No fue, precisamente, una semana amistosa. El asunto comenzó a calentarse con el arranque de temporada del Madrid, que no ha sido bueno: las derrotas con Getafe y Sevilla ya lo tienen ocho puntos por detrás del Barcelona.
Mourinho comenzó a señalar culpables en el debut del equipo en la Liga de Campeones, frente al Manchester City: Ramos y Mesut Özil fueron enviados al banco de emergentes. El zaguero se molestó. Y luego, en el partido con Deportivo de La Coruña, Özil fue reemplazado para el segundo tiempo.
Ramos se puso la camiseta del alemán debajo de la suya y los diarios deportivos españoles no desaprovecharon la oportunidad para señalar lo que consideraron un abierto desafío al entrenador portugués.
A ese camerino cargado de pólvora solo le faltaba una chispa. Pero 'Mou', en vez de encenderla, bajó la calentura. Cuando le preguntaron, antes del partido contra el Ajax, cómo estaba la relación entre el técnico y el jugador respondió:
"Mi relación con mi mujer es mucho mejor que con Sergio Ramos", dijo, y las risas comenzaron a descomprimir el ambiente. Y el jugador apagó cualquier posibilidad de incendio cuando explicó que se puso la camiseta de Özil porque son buenos amigos.
Mourinho acabó de bajar la presión con esta frase: "No es obligatorio ganar el clásico. Lo importante es alcanzar el nivel que nos llevó a conquistar la Liga el año pasado". Así, el Madrid vuelve a Barcelona tras una semana en la que, como hace mucho tiempo, Cristiano Ronaldo no fue el centro de atención.

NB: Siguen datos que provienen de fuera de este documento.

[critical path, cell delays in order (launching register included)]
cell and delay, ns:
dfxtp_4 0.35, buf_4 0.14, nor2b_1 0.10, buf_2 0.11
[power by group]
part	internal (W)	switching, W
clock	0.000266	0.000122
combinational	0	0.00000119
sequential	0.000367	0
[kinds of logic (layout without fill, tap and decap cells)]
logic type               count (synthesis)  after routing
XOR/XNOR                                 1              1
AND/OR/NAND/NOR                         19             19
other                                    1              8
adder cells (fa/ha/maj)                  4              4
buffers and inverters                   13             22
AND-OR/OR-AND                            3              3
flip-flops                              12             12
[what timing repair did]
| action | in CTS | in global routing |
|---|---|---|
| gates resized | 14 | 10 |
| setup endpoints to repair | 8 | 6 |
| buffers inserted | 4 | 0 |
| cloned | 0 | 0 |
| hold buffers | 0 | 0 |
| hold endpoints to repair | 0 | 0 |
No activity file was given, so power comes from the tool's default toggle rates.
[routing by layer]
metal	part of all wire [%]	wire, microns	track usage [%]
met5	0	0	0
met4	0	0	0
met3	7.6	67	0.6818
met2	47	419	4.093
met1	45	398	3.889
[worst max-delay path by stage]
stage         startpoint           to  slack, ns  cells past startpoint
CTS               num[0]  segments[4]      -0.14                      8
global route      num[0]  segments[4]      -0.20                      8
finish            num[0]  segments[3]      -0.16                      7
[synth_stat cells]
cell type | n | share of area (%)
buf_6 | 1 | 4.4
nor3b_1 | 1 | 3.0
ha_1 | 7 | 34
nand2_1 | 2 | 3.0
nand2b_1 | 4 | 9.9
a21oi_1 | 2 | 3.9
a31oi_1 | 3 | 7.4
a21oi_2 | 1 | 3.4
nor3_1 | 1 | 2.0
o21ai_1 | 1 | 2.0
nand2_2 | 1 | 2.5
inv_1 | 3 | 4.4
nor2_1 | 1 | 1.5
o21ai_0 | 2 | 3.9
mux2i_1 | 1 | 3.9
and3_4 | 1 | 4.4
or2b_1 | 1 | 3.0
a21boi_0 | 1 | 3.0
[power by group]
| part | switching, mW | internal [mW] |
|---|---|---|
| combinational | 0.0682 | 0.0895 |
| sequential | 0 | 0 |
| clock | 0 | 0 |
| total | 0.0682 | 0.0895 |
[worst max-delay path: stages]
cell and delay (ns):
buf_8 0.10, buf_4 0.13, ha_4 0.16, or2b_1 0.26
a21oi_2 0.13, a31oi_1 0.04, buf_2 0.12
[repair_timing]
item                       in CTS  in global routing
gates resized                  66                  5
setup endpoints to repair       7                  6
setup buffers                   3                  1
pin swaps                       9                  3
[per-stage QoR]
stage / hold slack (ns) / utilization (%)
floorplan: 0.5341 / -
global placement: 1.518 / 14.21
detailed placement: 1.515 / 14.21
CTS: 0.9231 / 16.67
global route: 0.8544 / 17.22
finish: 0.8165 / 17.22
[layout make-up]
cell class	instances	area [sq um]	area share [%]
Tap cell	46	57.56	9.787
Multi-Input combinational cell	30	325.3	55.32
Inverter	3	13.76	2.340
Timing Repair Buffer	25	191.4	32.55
--- ./design.v ---
module hexins (y0,y1,y2,y3,x0,x1,x2,x3);
input x0, x1, x2, x3;
output [3:0] y0, y1, y2, y3;
reg [3:0] y0, y1, y2, y3;
initial
begin
 y0 <= 4'b0000;
 y1 <= 4'b0000;
 y2 <= 4'b0000;
 y3 <= 4'b0000;
end
always @(negedge x0 )
 begin
 if(y0 == 4'b1111)y0 <= 4'b0000; 
 else y0 <= y0+1;
 end
always @(negedge x1)
begin
 if(y1 == 4'b1111)y1 <= 4'b0000; 
 else y1 <= y1+1;
 end
always @(negedge x2)
begin
 if(y2 == 4'b1111)y2 <= 4'b0000; 
 else y2 <= y2+1;
 end 
 always @(negedge x3)
begin
 if(y3 == 4'b1111)y3 <= 4'b0000; 
 else y3 <= y3+1;
 end
endmodule
### flow/design.v
`timescale 1ns / 1ps
module seg_top(
    input clk_in,
    input reset,
    output [7:0] o_seg,
    output [7:0] o_sel
    );
    reg cs, clk;
    integer count;
    wire [31:0] pc;
    always @ (posedge clk_in or posedge reset)
        if(reset == 1'b1)
        begin
            clk <= 0;
            count <= 0;
            cs <= 0;
        end
        else begin if(count < 1000000 - 1)begin
                count <= count + 1;
                cs <= 0;end
            else begin
                clk <= ~clk;
                count <= 0;
                cs <= 1;end
            end
    seg7x16 seg_inst(clk_in, reset, cs, pc, o_seg, o_sel);
endmodule
module seg7x16(
    input clk,
	 input reset,
	 input cs,
	 input [31:0] i_data,
	 output [7:0] o_seg,
	 output [7:0] o_sel
    );
    reg [14:0] cnt;
	 always @ (posedge clk, posedge reset)
      if (reset)
        cnt <= 0;
      else
        cnt <= cnt + 1'b1;
    wire seg7_clk = cnt[14]; 
	 reg [2:0] seg7_addr;
	 always @ (posedge seg7_clk, posedge reset)
	   if(reset)
		  seg7_addr <= 0;
		else
		  seg7_addr <= seg7_addr + 1'b1;
	 reg [7:0] o_sel_r;
	 always @ (*)
	   case(seg7_addr)
		  7 : o_sel_r = 8'b01111111;
		  6 : o_sel_r = 8'b10111111;
		  5 : o_sel_r = 8'b11011111;
		  4 : o_sel_r = 8'b11101111;
		  3 : o_sel_r = 8'b11110111;
		  2 : o_sel_r = 8'b11111011;
		  1 : o_sel_r = 8'b11111101;
		  0 : o_sel_r = 8'b11111110;
		endcase
	 reg [31:0] i_data_store;
	 always @ (posedge clk, posedge reset)
	   if(reset)
		  i_data_store <= 0;
		else if(cs)
		  i_data_store <= i_data;
	 reg [7:0] seg_data_r;
	 always @ (*)
	   case(seg7_addr)
		  0 : seg_data_r = i_data_store[3:0];
		  1 : seg_data_r = i_data_store[7:4];
		  2 : seg_data_r = i_data_store[11:8];
		  3 : seg_data_r = i_data_store[15:12];
		  4 : seg_data_r = i_data_store[19:16];
		  5 : seg_data_r = i_data_store[23:20];
		  6 : seg_data_r = i_data_store[27:24];
		  7 : seg_data_r = i_data_store[31:28];
		endcase
	 reg [7:0] o_seg_r;
	 always @ (posedge clk, posedge reset)
	   if(reset)
		  o_seg_r <= 8'hff;
		else
		  case(seg_data_r)
		    4'h0 : o_seg_r <= 8'hC0;
          4'h1 : o_seg_r <= 8'hF9;
          4'h2 : o_seg_r <= 8'hA4;
          4'h3 : o_seg_r <= 8'hB0;
          4'h4 : o_seg_r <= 8'h99;
          4'h5 : o_seg_r <= 8'h92;
          4'h6 : o_seg_r <= 8'h82;
          4'h7 : o_seg_r <= 8'hF8;
          4'h8 : o_seg_r <= 8'h80;
          4'h9 : o_seg_r <= 8'h90;
          4'hA : o_seg_r <= 8'h88;
          4'hB : o_seg_r <= 8'h83;
          4'hC : o_seg_r <= 8'hC6;
          4'hD : o_seg_r <= 8'hA1;
          4'hE : o_seg_r <= 8'h86;
          4'hF : o_seg_r <= 8'h8E;
		  endcase
	 assign o_sel = o_sel_r;
	 assign o_seg = o_seg_r;
endmodule
### flow/run.sh
#!/bin/bash
# OpenROAD 26Q1-2900-gdf79404cd8, Yosys 0.63+post, stock flow scripts
make -C /OpenROAD-flow-scripts/flow DESIGN_CONFIG=/design/flow/config.mk WORK_HOME=/design/flow/orfs finish
### flow/config.mk
export PLATFORM = sky130hd
export DESIGN_NAME = seg_top
export DESIGN_NICKNAME = seg_top
export VERILOG_FILES = /design/flow/design.v
export SDC_FILE = /design/flow/constraint.sdc
export NUM_CORES = 4
export LEC_CHECK = 1
export CORE_AREA = 10 10 101 101
export DIE_AREA = 0 0 111 111
export SYNTH_HDL_FRONTEND = slang
### flow/constraint.sdc
current_design seg_top

set clk_period 2.6
set clk_io_pct 0.2

create_clock -name clk0 -period $clk_period [get_ports {clk_in}]

set non_clock_inputs [all_inputs -no_clocks]
set_input_delay [expr $clk_period * $clk_io_pct] -clock clk0 $non_clock_inputs
set_output_delay [expr $clk_period * $clk_io_pct] -clock clk0 [all_outputs]
==> flow_summary.json <==
{
  "status": "complete, no violations",
  "coreArea_um2": 8134,
  "dieHeight_um": 111,
  "dp_hpwl_um": 1104,
  "cts_setup_buffers": 0,
  "io_buffers": 15,
  "leakage_uw": 0.0005514,
  "cp-start-kind": "flop",
  "cts_htree_levels": 1,
  "clockBufferDepth": 2,
  "syn_area_um2": 960.9,
  "syn2layout_area_growth_pct": 28.52,
  "ys_cells": 84,
  "worst-path-buf-inv": 1,
  "ctsHoldBuffers": 0,
  "fin_util": 0.1518,
  "critPathKind": "reg2out",
  "worstSetupEndpointType": "output port",
  "crit_fanout": 6,
  "slowest_delay_ns": 0.56,
  "vias": 541,
  "cp.arrival_ns": 1.28,
  "cts_inserted_buffers": 3,
  "io_pins": 18,
  "grt_max_degree": 20,
  "synth_flop_count": 19,
  "required_ns": 2.08,
  "yosysChipArea_um2": 960.9,
  "grt_pass1_vias": 536,
  "max_freq_ghz": 0.5564,
  "routabilityCongestion": 0.7459,
  "drc": 0,
  "maxSlewViolCount": 0,
  "ant_nets": 0,
  "drt-initial-drc-count": 24,
  "root_buffer": "clkbuf_8",
  "grt_overflow": 0,
  "finalClockSkew_ns": 0.007094,
  "grt_pass1_wl_um": 2442,
  "powerDensity_nw_per_um2": 368.7,
  "cts_resized": 0,
  "synth_area_per_cell_um2": 11.44,
  "drive_above_1_share": 0.1146,
  "setup_violations": 0,
  "tns_ns": 0,
  "die_w_um": 111,
  "cp_top_family": "flip-flops",
  "synth_warnings": 32,
  "track_usage": 0.02290,
  "die_area_um2": 12320,
  "cp_slowest_cell": "dfstp_2",
  "tritoncts": "yes",
  "antenna_found_initial": 0,
  "max_slew.worst_pin.slew_ns": 0.7039,
  "unclocked_regs": 3,
  "routed_wl_um": 1417,
  "worst_hold_path_type": "reg2reg",
  "untimed_endpoints": 11,
  "warning_count": 29,
  "max_slew_margin": 0.5302,
  "rsz0062_at_grt": "false",
  "dr.pass1.iters": 3,
  "wl_per_cell_um": 7.050,
  "synth.distinct_cells": 18,
  "antennaDiodeCount": 0,
  "ys_seq_frac": 0.4961,
  "rows": 33,
  "syn_inst": 84,
  "hold_violations": 0,
  "fp-utilization": 0.1181,
  "vias_per_cell": 2.692,
  "peakVddDrop_mv": 0.1126,
  "period_needed_ns": 1.797,
  "path_cells": "clkdlybuf4s50_1",
  "insertion_delay_ns": 0.25,
  "path_clk_slew_ns": 0.06,
  "maxCapViolCount": 0,
  "period_used_share": 0.6913
}
-- logic make-up after synthesis --
logic type	after synthesis	share of synthesized area
xor gates and xnor gates	14	0.1276
adders and majority gates	6	0.07812
buffers and inverters	15	0.08594
DFF	19	0.4961
other	2	0.007815
and+or+nand+nor	28	0.2044
-- placed cells by master (no fill, tap or decap) --
cell and instances:
dfrtp_1 18, nor4_2 4, dfstp_2 1, nor3_1 3
nand3_1 3, xnor2_1 4, nand2b_1 4, nand4_1 1
conb_1 3, clkbuf_8 3, inv_1 7, nand4_2 1
ha_1 6, clkbuf_1 1, nand3_4 2, nand2_1 7
clkdlybuf4s50_1 15, xor2_1 10, nor2_1 3
-- metrics by stage --
stage	total power, uW	hold WS, ns	setup slack [ns]	cells	cell area (um^2)
4_1_cts	466.2	0.4715	0.7784	201	1235
3_5_place_dp	272.6	0.4610	1.049	197	1190
5_1_grt	477.4	0.4925	0.7430	201	1235
3_3_place_gp	272.6	0.4603	1.064	197	1190
2_1_floorplan	266.9	0.4418	1.361	85	964.7
6_report	455.3	0.4662	0.8027	201	1235
-- Yosys cell counts --
master	n	area [um^2]
nand3_4	2	35.03
nand2_1	7	26.28
nand2b_1	4	25.02
conb_1	2	7.510
dfrtp_1	18	450.4
nand4_1	1	6.260
nor4_2	4	50.05
dfstp_2	1	26.28
xnor2_1	4	35.03
nand3_1	3	15.01
clkbuf_1	1	3.750
buf_4	7	52.55
xor2_1	10	87.58
nor3_1	3	15.01
nand4_2	1	12.51
nor2_1	3	11.26
ha_1	6	75.07
inv_1	7	26.28
-- flip-flops by register name, indices dropped and copies added, names as in the netlist --
signal              count
seg_inst.cnt           15
seg_inst.seg7_addr      3
seg_inst.o_seg          1
-- report_power, final --
part / switching (uW) / internal, uW
clock network: 80.1 / 108
logic: 6.51 / 8.90
registers: 0.992 / 250
-- layer usage --
| metal | GRT usage | routed length [um] | up-vias |
|---|---|---|---|
| met2 | 0.03538 | 628 | 9 |
| li1 | - | - | 286 |
| met3 | 0.01314 | 130 | 0 |
| met5 | 0 | 0 | - |
| met4 | 0.002604 | 0 | 0 |
| met1 | 0.02788 | 659 | 246 |
-- cell type report --
type	instances	area, um^2
clock buffer	4	45.04
fill	892	6899
sequential	19	476.7
tap	105	131.4
inverter	7	26.28
multi-input combinational	51	405.4
timing repair buffer	15	150.1
-- path summary, 6_finish.rpt --
path / startpoint / end / slack (ns) / cells past startpoint
worst max-delay path: seg_inst.o_seg[4]$_DFF_PP1_ / o_seg[2] / 0.80 / 1
worst min-delay path: seg_inst.cnt[13]$_DFF_PP0_ / seg_inst.cnt[13]$_DFF_PP0_ / 0.47 / 1
worst max register to register: seg_inst.cnt[0]$_DFF_PP0_ / seg_inst.cnt[14]$_DFF_PP0_ / 1.24 / 4
worst min register to register: seg_inst.cnt[13]$_DFF_PP0_ / seg_inst.cnt[13]$_DFF_PP0_ / 0.47 / 1
max in group asynchronous: reset / seg_inst.cnt[6]$_DFF_PP0_ / 1.47 / 2
min in group asynchronous: reset / seg_inst.cnt[10]$_DFF_PP0_ / 0.68 / 2
Power and IR drop assume default switching activity.
==> design/flow/config.mk <==
export PLATFORM = sky130hd
export DESIGN_NAME = simple_bus
export DESIGN_NICKNAME = simple_bus
export VERILOG_FILES = /design/flow/design.v
export SDC_FILE = /design/flow/constraint.sdc
export NUM_CORES = 4
export LEC_CHECK = 1
export CORE_UTILIZATION = 40
export SYNTH_MEMORY_MAX_BITS = 65536
==> design/flow/constraint.sdc <==
current_design simple_bus

set clk_period 39.3
set clk_io_pct 0.2

create_clock -name clk0 -period $clk_period [get_ports {clk}]

set non_clock_inputs [all_inputs -no_clocks]
set_input_delay [expr $clk_period * $clk_io_pct] -clock clk0 $non_clock_inputs
set_output_delay [expr $clk_period * $clk_io_pct] -clock clk0 [all_outputs]
==> design/flow/design.v <==
`timescale 1ns/1ps
module simple_bus #(
    parameter ADDR_WIDTH = 32,
    parameter DATA_WIDTH = 32
) (
    input  wire                  clk,
    input  wire                  rst_n,
    input  wire [ADDR_WIDTH-1:0] waddr,
    input  wire [DATA_WIDTH-1:0] wdata,
    input  wire                  wr_en,
    output reg                   wr_ready,
    input  wire [ADDR_WIDTH-1:0] raddr,
    input  wire                  rd_en,
    output reg  [DATA_WIDTH-1:0] rdata,
    output reg                   rd_ready,
    output reg  [7:0]           state
);
    typedef enum logic [7:0] {
        IDLE     = 8'h00,
        WRITE    = 8'h01,
        READ     = 8'h02,
        DONE     = 8'h03
    } bus_state_e;
    bus_state_e current_state, next_state;
    reg [DATA_WIDTH-1:0] mem [0:255];
    always @(posedge clk or negedge rst_n) begin
        if (!rst_n) begin
            current_state <= IDLE;
            state <= 8'h00;
        end else begin
            current_state <= next_state;
            state <= current_state;
        end
    end
    always_comb begin
        next_state = current_state;
        wr_ready = 1'b0;
        rd_ready = 1'b0;
        rdata = 32'h0;
        case (current_state)
            IDLE: begin
                if (wr_en) begin
                    next_state = WRITE;
                end else if (rd_en) begin
                    next_state = READ;
                end
            end
            WRITE: begin
                wr_ready = 1'b1;
                next_state = DONE;
            end
            READ: begin
                rd_ready = 1'b1;
                rdata = mem[raddr[7:0]];
                next_state = DONE;
            end
            DONE: begin
                next_state = IDLE;
            end
            default: begin
                next_state = IDLE;
            end
        endcase
    end
    always @(posedge clk) begin
        if (wr_ready && wr_en) begin
            mem[waddr[7:0]] <= wdata;
        end
    end
endmodule : simple_bus
==> design/flow/run.sh <==
#!/bin/bash
# OpenROAD 26Q1-2900-gdf79404cd8, Yosys 0.63+post, stock flow scripts
make -C /OpenROAD-flow-scripts/flow DESIGN_CONFIG=/design/flow/config.mk WORK_HOME=/design/flow/orfs finish
==> reports/qor.yml <==
cts:
  cts_inserted_buffers: 813
  cts_buffer_depth: 4
  insertion_delay_ns: 1.15
  cts_sinks: 8196
  post_cts_buffers: 0
  clk_pin_slew_ns: 0.06
  cts_resized: 0
  cts-hold-fix-buffers: 0
  cts-root-buf: "clkbuf_16"
  h-tree-depth: 6
  cts_tree: "built"
run_status:
  status: "complete, no violations"
logic_synthesis:
  ys_warn_count: 1
  synthesis.area_um2: 317000
  synth-edff-count: 8192
  avgSynthCellArea_um2: 22.2
  top_cells_by_area: "edfxtp_1 (78%), mux4_2 (11%), mux2i_1 (3.1%), o221ai_1 (0.93%), mux4_1 (0.82%)"
  yosysChipArea_um2: 317000
  syn_inst: 14298
  synthFlopType: "edfxtp_1"
  netlist_top_cells_count: "edfxtp_1 (8192), mux4_2 (1586), mux2i_1 (976)"
  top_cell: "edfxtp_1"
  synth.top_cell.area_share: 0.776
  ys_seq_elements: 8196
  async_flop_share: 0.000488
  top_area_cell: "edfxtp_1"
  yosysUniqueCellTypes: 99
  ys_seq_share: 0.776
  ys_cells: 14298
sta:
  timing.hold.ws_ns: 0.451
  finalSetupViolCount: 0
  finalSetupTns_ns: 0
  finClkSkew_ns: 0.0679
  rsz0062_at_grt: "no"
  relSlewSlack: 0.138
  final_hold_viol_count: 0
  period_used_share: 0.613
  period_minus_slack_ns: 24.10
  fmax_ghz: 0.0415
  slew_viol_final: 0
  worst_pin_slew_ns: 1.29
critical_path:
  arrival_ns: 16.24
  rr_worst_depth: 8
  crit_chain: "buf_16 > buf_4 > buf_4 > buf_4 > buf_4 > buf_12 > buf_4 > buf_4 > buf_4 > mux4_2 > o22ai_1 > nor3_1 > nor3_1 > buf_4 > o32ai_1 > buf_4 > clkdlybuf4s50_1"
  crit_path_end: "rdata[25]"
  critPathMaxFanout: 73
  crit_top_cell: "buf_4"
  critical_path.endpoint_type: "output pin"
  cp_num_cells: 17
  rrSetupSlack_ns: 35.25
  critPathKind: "in2out"
  crit_family: "buffers and inverters"
  cp-startpoint: "raddr[0]"
  max_stage_delay_ns: 0.77
  regToRegEndpoint: "mem[245][4]"
  start_kind: "primary input"
  r2r-start: "current_state[1]"
  crit_buf_inv: 12
  cpMaxStageDelayCell: "nor3_1"
  required_ns: 31.44
floorplan:
  fp-row-count: 326
  die.size.x_um: 892
  die_h_um: 892
  coreArea_um2: 789000
  die_area_um2: 796000
  ios: 142
  fp-utilization: 0.402
grt:
  grt_pass1_wl_um: 1310000
  grt_max_degree: 105
  antenna_found_initial: 65
  grt.overflow.total: 0
  grt_pass1_vias: 168172
  gr-usage-all-layers: 0.262
final_layout:
  area_delta_synth_final_pct: 13.4
  drive_gt1_frac: 0.250
  stdcell_count: 26531
  nFillCells: 64289
  fin_area_um2: 360000
power:
  ir_drop_v: 0.0000477
  power.leakage_nw: 112
  power_frac_comb: 0.062
  p_clk_frac: 0.411
  p_sw_mw: 4.10
  power.density_nw_per_um2: 50.8
  seqPwrFrac: 0.527
  power.internal_mw: 14.2
  sw_frac_of_total: 0.225
drt:
  ant_nets: 0
  dr.pass1.iters: 7
  vias: 155456
  drt_drc_violations_left: 0
  via_per_inst: 5.86
  wl_per_cell_um: 35.7
  wl_um: 948000
  dr.first_iter.drc_count: 10792
place:
  portBuffers: 87
  dp.cells: 24947
  detailed_place_hpwl_um: 550000
  globalplace.congestion: 0.906
  placed_area_um2: 334000
hold_path:
  hold_class: "reg2reg"
job:
  log.warning_count: 82
  maxCapViolations: 0
==> placed cells by master (no fill, tap or decap), types with 17 or more instances in the layout <==
master	Yosys	routed
o211ai_1	21	21
o21ai_0	137	135
mux2i_1	976	976
o221ai_1	335	335
nand4_1	40	40
buf_8	91	35
nor2_4	0	260
nor2b_1	26	22
nor4_1	24	17
and2_1	24	23
mux4_2	1586	1586
bufinv_16	0	51
a21oi_1	253	253
a2111oi_0	21	17
clkinv_16	0	27
a31oi_1	39	39
clkdlybuf4s50_1	0	48
clkinv_1	0	223
clkbuf_16	0	818
mux4_1	99	99
a211oi_1	60	56
buf_12	40	18
nand3_1	127	110
mux2_2	20	20
nand2_1	221	210
nor3_1	142	136
o22ai_1	285	285
diode_2	0	79
nor2_1	394	128
a211o_1	18	18
clkbuf_1	178	223
edfxtp_1	8192	8192
clkinv_2	0	110
a22oi_1	155	155
buf_4	131	894
==> cells by family (layout without fill, tap and decap cells) <==
logic type	after synthesis	count (layout)	share of synthesized area
adders and majority gates	4	4	0.000158
other	1	85	0.0000118
and+or+nand+nor	1073	1073	0.0155
buffers and inverters	858	2511	0.0229
AOI/OAI and AO/OA	1484	1484	0.0330
muxes	2682	2682	0.152
DFF	8196	8196	0.776
==> registers in the layout, summed over array words and instances (netlist names) <==
name and count:
current_state 2, mem 8192, state 2
==> power groups by stage <==
stage	clock, mW	sequential, mW	combinational (mW)
CTS	7.60	9.63	1.12
global route	7.92	9.63	1.19
finish	7.50	9.63	1.12
==> area by class of cell <==
class	count	area [µm²]	area share
diodes	79	198	0.000550
clock buffers	1041	21300	0.0593
clock inverters	464	4370	0.0122
inverters	7	46.3	0.000129
multi-input cells	5249	66300	0.184
flip-flops and latches	8196	246000	0.684
well taps	10496	13100	0.0365
repair buffers	999	8140	0.0226
==> how the worst min path moves through the flow <==
stage | from | to | slack, ns | cells after the start
final | current_state[1] | state[1] | 0.45 | 0
after global routing | current_state[1] | state[1] | 0.47 | 0
after CTS | current_state[1] | state[1] | 0.46 | 0
==> per-stage QoR <==
step	setup slack (ns)	utilization	power [mW]
6_report	15.20	0.456	18.3
5_1_grt	14.56	0.456	18.7
4_1_cts	15.00	0.456	18.3
3_5_place_dp	15.03	0.423	10.9
3_3_place_gp	15.07	0.423	10.9
2_1_floorplan	21.52	-	10.3
==> metal layers <==
| layer | vias up | routed length [µm] | part of all wire | global-route usage |
|---|---|---|---|---|
| li1 | 63171 | - | - | - |
| met1 | 78525 | 269000 | 0.28 | 0.276 |
| met2 | 11865 | 421000 | 0.44 | 0.358 |
| met3 | 1791 | 213000 | 0.22 | 0.259 |
| met4 | 104 | 42700 | 0.045 | 0.0891 |
| met5 | - | 3370 | 0.0035 | 0.0264 |
==> worst reg2reg max path, stage by stage (launching register included) <==
cell	delay (ns)
dfrtp_1	0.41
inv_1	0.11
ha_1	0.18
and2_2	0.15
buf_4	0.44
nand3_4	0.53
buf_4	0.47
nor2_4	0.79
buf_4	0.53
No activity file was given, so power comes from the tool's default toggle rates.
$ cat ./config.mk
export PLATFORM = sky130hd
export DESIGN_NAME = simple_alu
export DESIGN_NICKNAME = simple_alu
export VERILOG_FILES = /design/flow/design.v
export SDC_FILE = /design/flow/constraint.sdc
export NUM_CORES = 4
export LEC_CHECK = 1
export CORE_UTILIZATION = 50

Dos genios en gran momento
Tanto Lionel Messi como Cristiano Ronaldo llegan en un momento estelar al superclásico. El argentino, que ya marcó 15 goles al Real Madrid (8 en la Liga, 5 en Supercopa de España y 2 en torneos europeos), es el máximo artillero azulgrana en este duelo. Cristiano, por su parte, le ha marcado ocho goles al Barcelona, entre otros, en los últimos tres duelos de Liga y Supercopa.